Data for this task »

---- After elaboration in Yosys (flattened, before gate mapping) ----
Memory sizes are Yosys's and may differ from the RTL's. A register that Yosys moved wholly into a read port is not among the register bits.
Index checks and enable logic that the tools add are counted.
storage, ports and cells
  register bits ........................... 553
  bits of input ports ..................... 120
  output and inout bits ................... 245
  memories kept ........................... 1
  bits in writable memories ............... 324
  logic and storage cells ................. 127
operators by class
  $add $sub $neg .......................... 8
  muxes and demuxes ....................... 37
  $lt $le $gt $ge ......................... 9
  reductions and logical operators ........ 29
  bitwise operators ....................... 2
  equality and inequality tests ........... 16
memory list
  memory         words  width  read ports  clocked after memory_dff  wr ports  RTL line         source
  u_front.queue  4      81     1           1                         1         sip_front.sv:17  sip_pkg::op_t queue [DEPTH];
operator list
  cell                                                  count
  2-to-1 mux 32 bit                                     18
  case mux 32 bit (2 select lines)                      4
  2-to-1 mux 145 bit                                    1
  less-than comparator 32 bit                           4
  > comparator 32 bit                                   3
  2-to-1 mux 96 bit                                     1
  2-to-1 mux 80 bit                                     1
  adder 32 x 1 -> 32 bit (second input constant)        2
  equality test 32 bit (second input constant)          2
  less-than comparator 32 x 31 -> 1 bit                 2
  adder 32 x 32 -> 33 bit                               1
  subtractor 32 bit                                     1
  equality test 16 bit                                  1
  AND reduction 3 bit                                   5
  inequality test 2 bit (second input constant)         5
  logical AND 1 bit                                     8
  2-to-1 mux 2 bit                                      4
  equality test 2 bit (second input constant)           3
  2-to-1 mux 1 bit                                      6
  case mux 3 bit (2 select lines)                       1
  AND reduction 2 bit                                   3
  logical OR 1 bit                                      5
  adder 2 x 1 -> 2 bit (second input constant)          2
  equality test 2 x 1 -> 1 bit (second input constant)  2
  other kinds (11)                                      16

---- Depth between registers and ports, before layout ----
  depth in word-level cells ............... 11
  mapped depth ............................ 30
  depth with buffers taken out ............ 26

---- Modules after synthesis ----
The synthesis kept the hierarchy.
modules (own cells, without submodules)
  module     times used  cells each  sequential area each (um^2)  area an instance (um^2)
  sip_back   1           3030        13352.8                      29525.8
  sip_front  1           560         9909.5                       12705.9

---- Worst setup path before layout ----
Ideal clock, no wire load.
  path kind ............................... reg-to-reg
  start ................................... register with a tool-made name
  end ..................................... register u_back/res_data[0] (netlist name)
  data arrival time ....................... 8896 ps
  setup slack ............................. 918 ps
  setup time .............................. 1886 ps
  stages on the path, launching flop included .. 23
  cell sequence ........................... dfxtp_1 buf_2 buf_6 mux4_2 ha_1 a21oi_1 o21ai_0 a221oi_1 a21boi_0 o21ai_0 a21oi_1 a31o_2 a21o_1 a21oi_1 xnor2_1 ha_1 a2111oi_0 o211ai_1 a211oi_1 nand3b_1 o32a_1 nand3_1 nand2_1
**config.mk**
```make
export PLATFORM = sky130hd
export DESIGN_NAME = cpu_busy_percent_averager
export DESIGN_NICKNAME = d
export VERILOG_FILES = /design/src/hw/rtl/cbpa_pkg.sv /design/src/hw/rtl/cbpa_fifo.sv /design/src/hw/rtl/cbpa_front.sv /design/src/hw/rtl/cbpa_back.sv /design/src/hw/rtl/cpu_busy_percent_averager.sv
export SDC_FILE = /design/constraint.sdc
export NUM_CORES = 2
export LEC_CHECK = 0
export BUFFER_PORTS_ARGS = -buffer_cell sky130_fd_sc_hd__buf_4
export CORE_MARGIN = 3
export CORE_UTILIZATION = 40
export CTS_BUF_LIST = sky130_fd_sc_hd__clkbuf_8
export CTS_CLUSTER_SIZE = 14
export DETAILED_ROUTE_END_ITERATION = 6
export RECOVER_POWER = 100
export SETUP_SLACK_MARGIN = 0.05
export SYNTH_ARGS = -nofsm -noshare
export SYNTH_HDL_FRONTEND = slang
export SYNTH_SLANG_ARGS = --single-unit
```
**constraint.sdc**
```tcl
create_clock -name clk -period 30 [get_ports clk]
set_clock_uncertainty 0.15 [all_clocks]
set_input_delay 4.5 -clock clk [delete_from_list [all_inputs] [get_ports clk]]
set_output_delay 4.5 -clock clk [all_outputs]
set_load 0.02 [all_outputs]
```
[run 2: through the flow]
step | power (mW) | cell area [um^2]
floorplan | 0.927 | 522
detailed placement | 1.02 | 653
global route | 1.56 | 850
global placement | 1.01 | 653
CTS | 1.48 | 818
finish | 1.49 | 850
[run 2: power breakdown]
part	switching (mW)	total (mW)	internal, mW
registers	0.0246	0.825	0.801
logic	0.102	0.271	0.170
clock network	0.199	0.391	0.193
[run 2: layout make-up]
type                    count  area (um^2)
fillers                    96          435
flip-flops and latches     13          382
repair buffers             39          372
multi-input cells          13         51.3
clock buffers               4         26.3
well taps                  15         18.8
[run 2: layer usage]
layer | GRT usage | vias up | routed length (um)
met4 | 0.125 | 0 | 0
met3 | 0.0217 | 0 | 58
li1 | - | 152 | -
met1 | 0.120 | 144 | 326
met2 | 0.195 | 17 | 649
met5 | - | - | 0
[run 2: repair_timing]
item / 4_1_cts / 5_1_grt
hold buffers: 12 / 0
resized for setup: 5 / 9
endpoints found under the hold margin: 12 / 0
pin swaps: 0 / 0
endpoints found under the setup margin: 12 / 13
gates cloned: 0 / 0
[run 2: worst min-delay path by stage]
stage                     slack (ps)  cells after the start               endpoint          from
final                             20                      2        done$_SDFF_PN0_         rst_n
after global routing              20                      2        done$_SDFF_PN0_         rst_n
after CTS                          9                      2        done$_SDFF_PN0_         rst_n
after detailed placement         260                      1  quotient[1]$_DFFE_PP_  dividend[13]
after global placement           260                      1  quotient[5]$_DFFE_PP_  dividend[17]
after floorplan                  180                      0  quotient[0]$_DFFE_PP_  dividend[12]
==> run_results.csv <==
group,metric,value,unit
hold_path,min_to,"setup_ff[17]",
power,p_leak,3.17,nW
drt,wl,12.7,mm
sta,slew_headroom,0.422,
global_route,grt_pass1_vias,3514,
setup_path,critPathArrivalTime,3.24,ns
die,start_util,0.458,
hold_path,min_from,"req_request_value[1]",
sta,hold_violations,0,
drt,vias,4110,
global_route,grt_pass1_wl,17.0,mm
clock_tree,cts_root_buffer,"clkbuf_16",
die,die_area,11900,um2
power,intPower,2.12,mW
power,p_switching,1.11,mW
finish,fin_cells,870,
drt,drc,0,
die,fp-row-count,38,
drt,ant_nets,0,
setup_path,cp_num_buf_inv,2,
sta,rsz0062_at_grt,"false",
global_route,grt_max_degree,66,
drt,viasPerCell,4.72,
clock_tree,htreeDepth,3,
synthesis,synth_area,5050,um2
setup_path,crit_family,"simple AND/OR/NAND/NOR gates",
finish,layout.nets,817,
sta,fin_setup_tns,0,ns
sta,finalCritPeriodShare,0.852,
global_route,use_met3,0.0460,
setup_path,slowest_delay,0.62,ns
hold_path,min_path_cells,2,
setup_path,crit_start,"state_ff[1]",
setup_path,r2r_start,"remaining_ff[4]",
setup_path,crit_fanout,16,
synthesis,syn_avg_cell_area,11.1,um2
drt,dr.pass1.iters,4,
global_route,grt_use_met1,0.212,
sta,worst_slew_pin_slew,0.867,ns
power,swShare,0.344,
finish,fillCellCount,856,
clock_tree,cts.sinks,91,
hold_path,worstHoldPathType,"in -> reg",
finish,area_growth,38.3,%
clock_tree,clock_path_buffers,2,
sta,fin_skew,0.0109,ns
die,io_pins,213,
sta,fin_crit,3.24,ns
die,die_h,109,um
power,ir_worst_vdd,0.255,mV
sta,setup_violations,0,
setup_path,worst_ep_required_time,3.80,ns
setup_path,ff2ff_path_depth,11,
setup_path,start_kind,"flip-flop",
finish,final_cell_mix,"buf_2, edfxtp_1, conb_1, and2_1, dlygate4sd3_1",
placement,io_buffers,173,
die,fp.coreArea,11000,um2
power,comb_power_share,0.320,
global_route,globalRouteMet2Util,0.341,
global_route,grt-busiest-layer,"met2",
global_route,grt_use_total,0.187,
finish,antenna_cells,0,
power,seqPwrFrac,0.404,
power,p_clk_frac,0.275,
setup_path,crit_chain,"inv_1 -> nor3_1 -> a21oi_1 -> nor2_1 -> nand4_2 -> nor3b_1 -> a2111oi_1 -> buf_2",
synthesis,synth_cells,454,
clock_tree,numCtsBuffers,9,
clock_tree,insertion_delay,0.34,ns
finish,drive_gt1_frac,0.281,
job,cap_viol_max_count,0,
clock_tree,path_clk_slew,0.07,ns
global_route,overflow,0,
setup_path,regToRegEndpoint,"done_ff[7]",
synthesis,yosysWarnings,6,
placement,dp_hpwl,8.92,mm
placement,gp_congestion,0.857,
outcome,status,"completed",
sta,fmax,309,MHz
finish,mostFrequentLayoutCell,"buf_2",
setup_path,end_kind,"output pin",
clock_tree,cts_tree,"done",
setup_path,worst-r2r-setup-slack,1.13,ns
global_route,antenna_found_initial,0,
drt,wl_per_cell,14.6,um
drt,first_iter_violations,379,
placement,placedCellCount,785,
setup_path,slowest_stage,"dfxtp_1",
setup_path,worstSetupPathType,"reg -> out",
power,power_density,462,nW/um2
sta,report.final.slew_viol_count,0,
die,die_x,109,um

Task prompt »
Copy the lines of the entries above that mention "select".

Reply to the task »
  case mux 32 bit (2 select lines)                      4
  case mux 3 bit (2 select lines)                       1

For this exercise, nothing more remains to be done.